**src/rtl/tt_mux_ctrl.sv**
```systemverilog
// tt_mux_ctrl: project-select controller feeding the mux address in tt_top.
// Synchronizes three slow async control pins, steps a select counter on
// increment edges, commits it to addr on an enable rising edge, then holds
// the selected design in reset for RST_CYCLES cycles before releasing it.
module tt_mux_ctrl #(
  parameter int ADDR_W      = 5,
  parameter int MAX_ADDR    = 31,
  parameter int SYNC_STAGES = 2,
  parameter int RST_CYCLES  = 4
) (
  input  logic              clk,
  input  logic              rst,
  input  logic              ctrl_sel_rst,
  input  logic              ctrl_sel_inc,
  input  logic              ctrl_ena,
  output logic [ADDR_W-1:0] addr,
  output logic [ADDR_W-1:0] sel_cnt,
  output logic              design_rst_n,
  output logic              active
);

  localparam int HOLD_W = (RST_CYCLES > 1) ? $clog2(RST_CYCLES) : 1;

  typedef enum logic [1:0] {
    IDLE   = 2'd0,
    HOLD   = 2'd1,
    ACTIVE = 2'd2
  } state_t;

  state_t state;

  logic [SYNC_STAGES-1:0] sel_rst_sync;
  logic [SYNC_STAGES-1:0] inc_sync;
  logic [SYNC_STAGES-1:0] ena_sync;
  logic                   inc_prev;
  logic                   ena_prev;
  logic [HOLD_W-1:0]      hold_cnt;

  logic sel_rst_s;
  logic inc_s;
  logic ena_s;
  logic inc_edge;
  logic ena_edge;

  assign sel_rst_s = sel_rst_sync[SYNC_STAGES-1];
  assign inc_s     = inc_sync[SYNC_STAGES-1];
  assign ena_s     = ena_sync[SYNC_STAGES-1];
  assign inc_edge  = inc_s & ~inc_prev;
  assign ena_edge  = ena_s & ~ena_prev;

  // Synchronizer chains plus one "previous" flop each for inc/ena edge detection
  always_ff @(posedge clk) begin
    if (rst) begin
      sel_rst_sync <= '0;
      inc_sync     <= '0;
      ena_sync     <= '0;
      inc_prev     <= 1'b0;
      ena_prev     <= 1'b0;
    end else begin
      sel_rst_sync <= {sel_rst_sync[SYNC_STAGES-2:0], ctrl_sel_rst};
      inc_sync     <= {inc_sync[SYNC_STAGES-2:0], ctrl_sel_inc};
      ena_sync     <= {ena_sync[SYNC_STAGES-2:0], ctrl_ena};
      inc_prev     <= inc_s;
      ena_prev     <= ena_s;
    end
  end

  // Select FSM: counter only moves in IDLE, commit/hold/release sequencing, registered outputs
  always_ff @(posedge clk) begin
    if (rst) begin
      state        <= IDLE;
      sel_cnt      <= '0;
      addr         <= '0;
      hold_cnt     <= '0;
      design_rst_n <= 1'b0;
      active       <= 1'b0;
    end else begin
      case (state)
        IDLE: begin
          design_rst_n <= 1'b0;
          active       <= 1'b0;
          if (sel_rst_s) begin
            sel_cnt <= '0;
          end else if (inc_edge) begin
            sel_cnt <= (sel_cnt == ADDR_W'(MAX_ADDR)) ? '0 : sel_cnt + 1'b1;
          end
          if (ena_edge) begin
            addr     <= sel_cnt;
            hold_cnt <= HOLD_W'(RST_CYCLES - 1);
            state    <= HOLD;
          end
        end
        HOLD: begin
          if (!ena_s) begin
            state        <= IDLE;
            design_rst_n <= 1'b0;
            active       <= 1'b0;
          end else if (hold_cnt == '0) begin
            state        <= ACTIVE;
            design_rst_n <= 1'b1;
            active       <= 1'b1;
          end else begin
            hold_cnt     <= hold_cnt - 1'b1;
            design_rst_n <= 1'b0;
            active       <= 1'b0;
          end
        end
        ACTIVE: begin
          if (!ena_s) begin
            state        <= IDLE;
            design_rst_n <= 1'b0;
            active       <= 1'b0;
          end else begin
            design_rst_n <= 1'b1;
            active       <= 1'b1;
          end
        end
        default: begin
          state        <= IDLE;
          design_rst_n <= 1'b0;
          active       <= 1'b0;
        end
      endcase
    end
  end

endmodule

```
**config.mk**
```make
export PLATFORM = sky130hd
export DESIGN_NAME = tt_mux_ctrl
export DESIGN_NICKNAME = d
export VERILOG_FILES = /design/src/rtl/tt_mux_ctrl.sv
export SDC_FILE = /design/constraint.sdc
export NUM_CORES = 1
export LEC_CHECK = 0
export CAP_MARGIN = 20
export CORE_UTILIZATION = 50
export CTS_CLUSTER_SIZE = 25
export DETAILED_ROUTE_END_ITERATION = 6
export PLACE_DENSITY_LB_ADDON = 0.3
export SYNTH_ARGS = -nofsm -noshare
export SYNTH_HDL_FRONTEND = slang
export SYNTH_SLANG_ARGS = --single-unit
```
**constraint.sdc**
```tcl
create_clock -name clk -period 5 [get_ports clk]
set_input_delay 0.5 -clock clk [delete_from_list [all_inputs] [get_ports clk]]
set_output_delay 0.5 -clock clk [all_outputs]
set_load 0.02 [all_outputs]
```
; Word level (Yosys, flattened, before mapping)
; Cells that the tools add are included.
[word_totals]
latchBits = 0
input_bits = 5
elab_cells = 48
rom_bits = 0
n_memories = 0
ramBits = 0
reg_bits = 23
[op_classes]
mul = 0
order_cmp = 0
n_shift = 0
eq_ne = 8
n_addsub = 2
n_mux = 16
div_mod_pow = 0
n_reduce_logical = 8
n_bitwise = 4
[ops]
columns = operator, count
row1 = 5-bit 2-to-1 mux, 3
row2 = 2-bit 2-to-1 mux, 7
row3 = 2-bit != test (second input constant), 4
row4 = 2-bit case mux with 3 select lines, 1
row5 = 5-bit by 1-bit adder with 5-bit output (second input constant), 1
row6 = 5-bit == test (second input constant), 1
row7 = 2-bit zero test, 2
row8 = 2-bit case mux with 2 select lines, 1
row9 = 2-bit AND reduction, 2
row10 = 4-bit AND reduction, 1
row11 = 2-bit nonzero test, 2
row12 = 1-bit 2-to-1 mux, 3
row13 = 3-bit != test (second input constant), 1
row14 = 3-bit AND reduction, 1
row15 = 1-bit AND, 2
row16 = 2-bit by 1-bit == test with 1-bit output (second input constant), 1
row17 = 2-bit == test (second input constant), 1
row18 = 1-bit NOT, 2
row19 = 1-bit case mux with 2 select lines, 1
row20 = 2-bit by 1-bit subtractor with 2-bit output (second input constant), 1

; Logic depth before layout (Yosys ltp)
[logic_depth]
depth_word = 4
ltp_mapped = 7
ltp_nobuf = 6

; Least setup slack after synthesis
; Ideal clock, no wire load.
[synth_timing]
path_kind = register to register
from = register sel_cnt[0]
to = register sel_cnt[2]
arrival_time_ns = 1.650
stages_incl_launch_ff = 6
setup_ns = 0.071
n_path_buf = 0
t_required_ns = 4.929
path_slack_ns = 3.279
synth_period_minus_slack_ns = 1.721
path_cell_list = dfxtp_1 ha_1 and3_1 ha_1 or4_1 a21oi_1
[synth_via]
elab_chain_cells = 4
[synth_rtl]
columns = element, line
row1 = "start, declared", 17  ; output logic [ADDR_W-1:0] sel_cnt,
row2 = "start signal, assigned", 85  ; sel_cnt <= (sel_cnt == ADDR_W'(MAX_ADDR)) ? '0 : sel_cnt + 1'b1;
row3 = 5-bit by 1-bit adder with 5-bit output / 5-bit == test (equally long branches), 85
row4 = 5-bit 2-to-1 mux *, 85
row5 = 5-bit 2-to-1 mux *, 84  ; end else if (inc_edge) begin
row6 = 5-bit 2-to-1 mux *, 82  ; if (sel_rst_s) begin
; Every way passes the cells marked *; elsewhere a longest branch is shown, timed or not. The select of a mux whose other input is x is not followed.
; A chain may end at the register's enable or synchronous reset.

; Worst setup path after layout
[layout_timing]
from = register sel_cnt[0]
to = output port sel_cnt[0]
; No word-level cell between the ends.

==> results.py <==
metrics = {
    "status": {
        "status": "completed",
    },
    "sta": {
        "drv_slew": 0,
        "relSlewSlack_pct": 46.68,
        "max_freq_mhz": 519.1,
        "finalCritPeriodShare_pct": 38.52,
        "finalSetupTns_ns": 0,
        "worst_pin_slew_ns": 0.7973,
        "finalCriticalPeriod_ns": 1.926,
        "finClkSkew_ns": 0.002556,
        "rsz0062_at_grt": "false",
        "setup_viol": 0,
        "hold_viol_final": 0,
    },
    "synth": {
        "synth_mux_area_share_pct": 5.168,
        "synth_compound_gate_area_share_pct": 12.66,
        "synth_cell_type_count": 26,
        "synth_adder_area_share_pct": 7.752,
        "synth-simple-area-share_pct": 23.00,
        "synth_top_family_by_area": "simple AND/OR/NAND/NOR gates",
        "yosysWarningCount": 0,
        "avgSynthCellArea_um2": 9.782,
        "syn_area_um2": 968.4,
        "ys_seq_elements": 23,
        "netlist_instances": 99,
        "yosysSeqAreaShare_pct": 47.55,
        "synth_xor_area_share_pct": 0,
        "syn_nets": 110,
    },
    "critical_path": {
        "cp_cell_sequence": "clkdlybuf4s50_1",
        "worst-setup-path-type": "reg -> out",
        "cp-start-kind": "flop",
        "cp.arrival_ns": 1.43,
        "critPathMaxFanout": 7,
        "crit_buf_inv": 1,
        "ff2ff_path_depth": 5,
        "reg2reg_setup_slack_ns": 3.22,
        "r2r-end": "sel_cnt[3]$_SDFFE_PP0P_",
        "critPathTopFamily": "buffers and inverters",
        "cp-end-kind": "output pin",
        "cpMaxStageDelayCell": "clkdlybuf4s50_1",
        "critPathMaxStageDelay_ns": 0.65,
        "cp.required_ns": 4.50,
        "worstReg2RegStart": "sel_cnt[0]$_SDFFE_PP0P_",
    },
    "grt": {
        "grt_overflow_total": 0,
        "grt_pass1_wl_mm": 2.677,
        "grt_usage_pct": 18.33,
        "grt_max_degree": 23,
        "antenna_found_initial": 0,
        "grt_pass1_vias": 602,
    },
    "worst_hold_path": {
        "whs_endpoint": "ena_sync[1]$_SDFF_PP0_",
        "hold_path_class": "reg -> reg",
        "min_path_cells": 1,
        "hp-start": "ena_sync[0]$_SDFF_PP0_",
    },
    "route": {
        "wl_mm": 1.679,
        "first_pass_iters": 4,
        "vias": 746,
        "antenna_left": 0,
        "drt-wirelength-per-cell_um": 11.99,
        "viasPerCell": 5.329,
        "first_iter_violations": 10,
        "drc": 0,
    },
    "cells_and_area": {
        "drive_above_1_share_pct": 6.087,
        "fillers": 172,
        "antenna_cells": 0,
        "synthToLayoutAreaGrowth_pct": 20.28,
        "final_nets": 127,
    },
    "pwr": {
        "power_density_nw_per_um2": 279.9,
        "vdd_ir_drop_max_mv": 0.2164,
        "finalPower_mw": 0.3261,
        "power.leakage_nw": 0.4504,
    },
    "cts": {
        "postCtsSetupBuffers": 0,
        "clkTransAtPathRegs_ns": 0.12,
        "cts_hold_buf": 0,
        "clockBufferDepth": 2,
        "cts.sinks": 23,
        "cts_tree": "built",
        "post_cts_resized": 0,
        "cts_buffers": 3,
        "root_buffer": "clkbuf_4",
        "clock_latency_ns": 0.31,
        "htreeDepth": 1,
    },
    "placed_design": {
        "place_hpwl_mm": 1.158,
        "io_buffer_count": 16,
        "globalplace.congestion": 0.8022,
    },
    "floorplan": {
        "dieArea_um2": 2117,
        "die_h_um": 46.01,
        "core_area_um2": 1764,
        "pin_count": 17,
        "rows": 15,
        "die_x_um": 46.01,
        "floorplan.initialDensity_pct": 54.89,
    },
    "run": {
        "maxCapViolCount": 0,
    },
}
-- worst max path at each step --
stage | from | slack, ns | to | cells after the start
after floorplan | sel_cnt[0]$_SDFFE_PP0P_ | 3.28 | sel_cnt[2]$_SDFFE_PP0P_ | 5
after global placement | rst | 3.12 | active$_SDFF_PP0_ | 3
after detailed placement | rst | 3.09 | active$_SDFF_PP0_ | 3
after CTS | sel_cnt[0]$_SDFFE_PP0P_ | 3.08 | sel_cnt[0] | 1
after global routing | sel_cnt[0]$_SDFFE_PP0P_ | 3.02 | sel_cnt[0] | 1
final | sel_cnt[0]$_SDFFE_PP0P_ | 3.07 | sel_cnt[0] | 1
-- layout by cell type (no fill, tap or decap) --
cell type,n
nor2b_1,9
o211ai_1,1
dfxtp_1,23
ha_1,6
nor2b_4,1
mux2i_1,5
o21ai_0,2
nand4b_1,3
nand2_1,9
nand2b_1,2
inv_1,4
o21ai_2,1
or4_1,3
nor2_1,7
and3_1,1
a211oi_1,3
nor3_1,1
a311oi_1,1
a21oi_1,8
a22oi_1,1
nand3b_2,1
clkinv_2,1
and3b_1,1
o31a_1,1
clkdlybuf4s50_1,16
clkbuf_4,3
o2111ai_1,1
-- layer usage --
layer  global-route usage (%)  vias to the layer above  routed length [um]
met5                        0                        -                   0
met4                    7.059                        0                  21
met3                    5.952                        4                  59
met2                    31.55                       14                 814
met1                    20.73                      347                 783
li1                         -                      381                   -
-- cell families after synthesis --
| family | count (synthesis) |
|---|---|
| flip-flops | 23 |
| buffers and inverters | 8 |
| multiplexers | 5 |
| AO/OA/AOI/OAI | 19 |
| adder cells (fa/ha/maj) | 6 |
| AND/OR/NAND/NOR | 38 |
-- cell usage after synthesis --
| cell | number | area [um2] |
|---|---|---|
| a211oi_1 | 3 | 22.52 |
| a21oi_1 | 8 | 40.04 |
| a22oi_1 | 1 | 7.510 |
| a311oi_1 | 1 | 8.760 |
| and3_1 | 1 | 6.260 |
| and3b_1 | 1 | 8.760 |
| buf_4 | 2 | 15.01 |
| clkbuf_1 | 2 | 7.510 |
| dfxtp_1 | 23 | 460.4 |
| ha_1 | 6 | 75.07 |
| inv_1 | 4 | 15.01 |
| mux2i_1 | 5 | 50.05 |
| nand2_1 | 9 | 33.78 |
| nand2b_1 | 2 | 12.51 |
| nand3b_2 | 1 | 11.26 |
| nand4b_1 | 3 | 26.28 |
| nor2_1 | 7 | 26.28 |
| nor2b_1 | 9 | 56.30 |
| nor2b_4 | 1 | 13.76 |
| nor3_1 | 1 | 5.000 |
| o2111ai_1 | 1 | 8.760 |
| o211ai_1 | 1 | 7.510 |
| o21ai_0 | 2 | 10.01 |
| o21ai_2 | 1 | 8.760 |
| o31a_1 | 1 | 8.760 |
| or4_1 | 3 | 22.52 |
-- final cells by class --
class / instances / area [um2] / share of cell area [%]
Inverter: 4 / 15.01 / 1.289
Clock buffer: 3 / 22.52 / 1.933
Clock inverter: 1 / 5.005 / 0.4296
Tap cell: 25 / 31.28 / 2.685
Multi-Input combinational cell: 68 / 470.5 / 40.39
Sequential cell: 23 / 460.4 / 39.53
Timing Repair Buffer: 16 / 160.2 / 13.75
-- registers in the layout, summed over array words and instances (netlist names) --
register	flops
active	1
ena_prev	1
hold_cnt	2
addr	5
sel_cnt	5
ena_sync	2
state	2
inc_prev	1
sel_rst_sync	2
inc_sync	2
-- worst register-to-register path, stage by stage, from the launching register on --
cell	delay [ns]
dfxtp_1	0.39
ha_1	0.24
and3_1	0.19
ha_1	0.23
or4_1	0.50
a21oi_1	0.15
-- per-stage QoR --
step	cell area [um2]	cells	hold WS (ns)	worst slack [ns]	util, %
final	1165	140	0.4529	3.074	66.03
after global routing	1165	140	0.4639	3.018	66.03
after CTS	1165	140	0.4581	3.075	66.03
after detailed placement	1137	136	0.4284	3.088	64.47
after global placement	1137	136	0.4162	3.124	64.47
after floorplan	968.4	99	0.4138	3.279	-
-- power breakdown --
part	leakage [nW]	internal [mW]	switching, mW
Clock	0.0177	0.0300	0.0561
Sequential	0.187	0.190	0.00589
Combinational	0.245	0.0195	0.0242
Note: power is estimated with default switching activity, not from simulation.
==> patch 1, RTL diff (same flow settings) <==
Change the parameter `RST_CYCLES` from 4 to 8.
--- a/src/rtl/tt_mux_ctrl.sv
+++ b/src/rtl/tt_mux_ctrl.sv
@@ -7,5 +7,5 @@
   parameter int MAX_ADDR    = 31,
   parameter int SYNC_STAGES = 2,
-  parameter int RST_CYCLES  = 4
+  parameter int RST_CYCLES  = 8
 ) (
   input  logic              clk,
Behaviour: not the same (Yosys sat finds a counterexample within 10 cycles, from zero or initial values and one cycle with rst high).
==> patch 1 against the unedited design <==
- sequential cell count is 1 higher
- synthesized area is 7.9% higher
- routed wire length is 12% higher
- worst setup slack better by 0.017 ns
- design area is 7.3% higher
- critical endpoint is now sel_cnt[2]
- highest routed layer unchanged
Power is not compared: it rests on default switching activity, and its combinational part moved more than twofold at a synthesized area within 25%.
==> patch 1: results (changes against the unedited design) <==
placement:
  placedCellCount: 151  # was 136
  gp_congestion: 0.782  # was 0.802
  pre_cts_slack_ns: 2.87  # was 3.09 ns
  dpl.hpwl_um: 1360  # was 1160 µm
status:
  status: "finished clean"  # unchanged
critical_path:
  worstPathArrival_ns: 1.41  # was 1.43 ns
final_layout:
  top_regs: "addr (5), sel_cnt (5), hold_cnt (3)"  # was addr (5), sel_cnt (5)
  layout.nets: 141  # was 127
logic_synthesis:
  synth-seq-area-share_pct: 46.0  # was 47.5%
  yosysUniqueCellTypes: 31  # was 26
  post_synth.cell_area_avg_um2: 9.25  # was 9.78 µm²
  synth_area_leaders: "dfxtp_1 46%, ha_1 8.4%, a21oi_1 6.7%, nor2b_1 6.0%, nand2_1 4.3%"  # was dfxtp_1 48%, ha_1 7.8%, nor2b_1 5.8%, mux2i_1 5.2%, a21oi_1 4.1%
  synthAdderAreaFrac_pct: 8.38  # was 7.75%
  netlist_top_cells_count: "24 x dfxtp_1, 14 x a21oi_1, 12 x nand2_1, 10 x nor2b_1, 7 x ha_1"  # was 23 x dfxtp_1, 9 x nand2_1, 9 x nor2b_1, 8 x a21oi_1, 7 x nor2_1
drt:
  drt-total-wl_um: 1870  # was 1680 µm
  drt-initial-drc-count: 6  # was 10
  detail_route.wl_per_cell_um: 12.1  # was 12.0 µm
  m1WireLength_um: 824  # was 783 µm
  wl_met3_um: 90  # was 59 µm
  vias: 852  # was 746
timing:
  worstMarginPinSlew_ns: 0.872  # was 0.797 ns
  finClkSkew_ns: 0.00458  # was 0.00256 ns
global_routing:
  grtUsageMet3_pct: 5.66  # was 5.95%
  grt_max_degree: 26  # was 23
  grt_pass1_vias: 637  # was 602
  use_met2_pct: 29.5  # was 31.5%
[patch 1: path summary, 6_finish.rpt]
path / to / start / depth (start not counted) / slack (ns)
worst max register to register: sel_cnt[3] / state[0] / 5 / 3.18
worst min-delay path: inc_sync[1] / inc_sync[0] / 1 / 0.45
worst max-delay path: sel_cnt[2] / sel_cnt[2] / 1 / 3.09
worst min register to register: inc_sync[1] / inc_sync[0] / 1 / 0.45
[patch 1: final cells by class]
cell class	count	area [µm²]
clock buffer	4	36.3
fill	185	712
inverter	6	22.5
multi-input combinational	78	517
sequential	24	480
tap	27	33.8
timing repair buffer	16	160
[patch 1: power by group through the flow]
stage | Sequential, mW | Combinational [mW] | Clock, mW
floorplan | 0.225 | 0.113 | 0
global placement | 0.224 | 0.137 | 0
detailed placement | 0.226 | 0.146 | 0
CTS | 0.222 | 0.148 | 0.103
global route | 0.225 | 0.168 | 0.110
finish | 0.222 | 0.146 | 0.101
==> patch 2, RTL diff (same flow settings) <==
Without the edit above. Register the inputs `ctrl_sel_inc` and `ctrl_ena` before use. The logic sees them one clock later.
--- a/src/rtl/tt_mux_ctrl.sv
+++ b/src/rtl/tt_mux_ctrl.sv
@@ -27,4 +27,12 @@
     ACTIVE = 2'd2
   } state_t;
+
+  logic ctrl_sel_inc_q;
+  logic ctrl_ena_q;
+
+  always_ff @(posedge clk) begin
+    ctrl_sel_inc_q <= ctrl_sel_inc;
+    ctrl_ena_q     <= ctrl_ena;
+  end
 
   state_t state;
@@ -59,6 +67,6 @@
     end else begin
       sel_rst_sync <= {sel_rst_sync[SYNC_STAGES-2:0], ctrl_sel_rst};
-      inc_sync     <= {inc_sync[SYNC_STAGES-2:0], ctrl_sel_inc};
-      ena_sync     <= {ena_sync[SYNC_STAGES-2:0], ctrl_ena};
+      inc_sync     <= {inc_sync[SYNC_STAGES-2:0], ctrl_sel_inc_q};
+      ena_sync     <= {ena_sync[SYNC_STAGES-2:0], ctrl_ena_q};
       inc_prev     <= inc_s;
       ena_prev     <= ena_s;
Behaviour: not the same (a bounded check fails within 4 cycles, from zero or initial values and one cycle with rst high).
==> patch 2 against the unedited design <==
- total power increased by 4.7%
- sequential power increased by 9%
- synthesized area increased by 4.1%
- worst setup slack improved by 0.0030 ns
- via count increased by 2.4%
- largest power group unchanged
- design area increased by 3.3%
- critical endpoint unchanged
- routed wire length decreased by 5.7%
- sequential cell count increased by 2
- non-clock buffer count unchanged
- global-route usage decreased by 0.98 points
- highest routed layer unchanged
- critical path type unchanged
==> patch 2: results (changes against the unedited design) <==
final_layout:
  layout.nets: 129  # was 127
  fin_util_pct: 66.8  # was 66.0%
  n_fill_cell: 155  # was 172
  layout-drive-gt1-share_pct: 5.13  # was 6.09%
placement:
  gp_congestion: 0.705  # was 0.802
  placedCellCount: 138  # was 136
  dpl.hpwl_um: 1140  # was 1160 µm
cts:
  post_cts_resize_count: 0  # unchanged
  cts_setup_buffers: 0  # unchanged
  cts-root-buf: "clkbuf_4"  # unchanged
timing:
  finClkSkew_ns: 0.00902  # was 0.00256 ns
  slew_headroom_pct: 50.7  # was 46.7%
  holdWs_ns: 0.451  # was 0.453 ns
drt:
  detail_route.wl_per_cell_um: 11.1  # was 12.0 µm
  drt-total-wl_um: 1580  # was 1680 µm
  drt-initial-drc-count: 4  # was 10
  vias: 764  # was 746
  dr.pass1.iters: 6  # was 4
logic_synthesis:
  synth_area_leaders: "dfxtp_1 50%, ha_1 7.4%, nor2b_1 5.6%, mux2i_1 5.0%, a21oi_1 4.0%"  # was dfxtp_1 48%, ha_1 7.8%, nor2b_1 5.8%, mux2i_1 5.2%, a21oi_1 4.1%
  synth-seq-area-share_pct: 49.6  # was 47.5%
  post_synth.cell_area_avg_um2: 9.98  # was 9.78 µm²
  syn_nets: 112  # was 110
  netlist_top_cells_count: "25 x dfxtp_1, 9 x nand2_1, 9 x nor2b_1, 8 x a21oi_1, 7 x nor2_1"  # was 23 x dfxtp_1, 9 x nand2_1, 9 x nor2b_1, 8 x a21oi_1, 7 x nor2_1
critical_path:
  worst_r2r_endpoint: "sel_cnt[2]"  # was sel_cnt[3]
  rrSetupSlack_ns: 3.20  # was 3.22 ns
global_routing:
  grt_pass1_vias: 622  # was 602
  grtUsageTotal_pct: 17.3  # was 18.3%
power:
  peakVddDrop_v: 0.000209  # was 0.000216 V
  leakage_nw: 0.465  # was 0.450 nW
status:
  status: "finished clean"  # unchanged
[patch 2: cell count changes in the layout (fill, tap and decap cells not counted), sizes merged]
cell,before,now
dfxtp,23,25
clkbuf,3,4
clkinv,1,0
[patch 2: logic make-up (layout without fill, tap and decap cells)]
| kind of cell | after synthesis | count (layout) | synth area share, % |
|---|---|---|---|
| adders and majority gates | 6 | 6 | 7.44 |
| AOI/OAI and AO/OA | 19 | 19 | 12.2 |
| and+or+nand+nor | 38 | 38 | 22.1 |
| buffers and inverters | 8 | 24 | 3.72 |
| DFF | 25 | 25 | 49.6 |
| muxes | 5 | 5 | 4.96 |
[patch 2: report_power, final]
group | switching [mW] | total, mW | leakage [nW] | internal [mW]
Sequential | 0.00581 | 0.213 | 0.204 | 0.207
Combinational | 0.0234 | 0.0429 | 0.245 | 0.0195
Clock | 0.0543 | 0.0855 | 0.0150 | 0.0311
[patch 2: metal layers]
layer / vias up / GRT usage, % / routed length (µm)
li1: 388 / - / -
met1: 348 / 20.7 / 718
met2: 24 / 28.1 / 793
met3: 4 / 4.62 / 60
met4: 0 / 10.3 / 11
met5: - / 0 / 0
[patch 2: layout make-up]
type | count | share of cell area [%]
flip-flops and latches | 25 | 41.6
multi-input cells | 68 | 39.1
repair buffers | 16 | 13.3
well taps | 25 | 2.60
clock buffers | 4 | 2.18
inverters | 4 | 1.25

◆ ◆ ◆

EXERCISE REQUIREMENTS:
Whenever "level" occurs in a line of the entries, copy that line.

WORKED SOLUTION:
; Word level (Yosys, flattened, before mapping)
; No word-level cell between the ends.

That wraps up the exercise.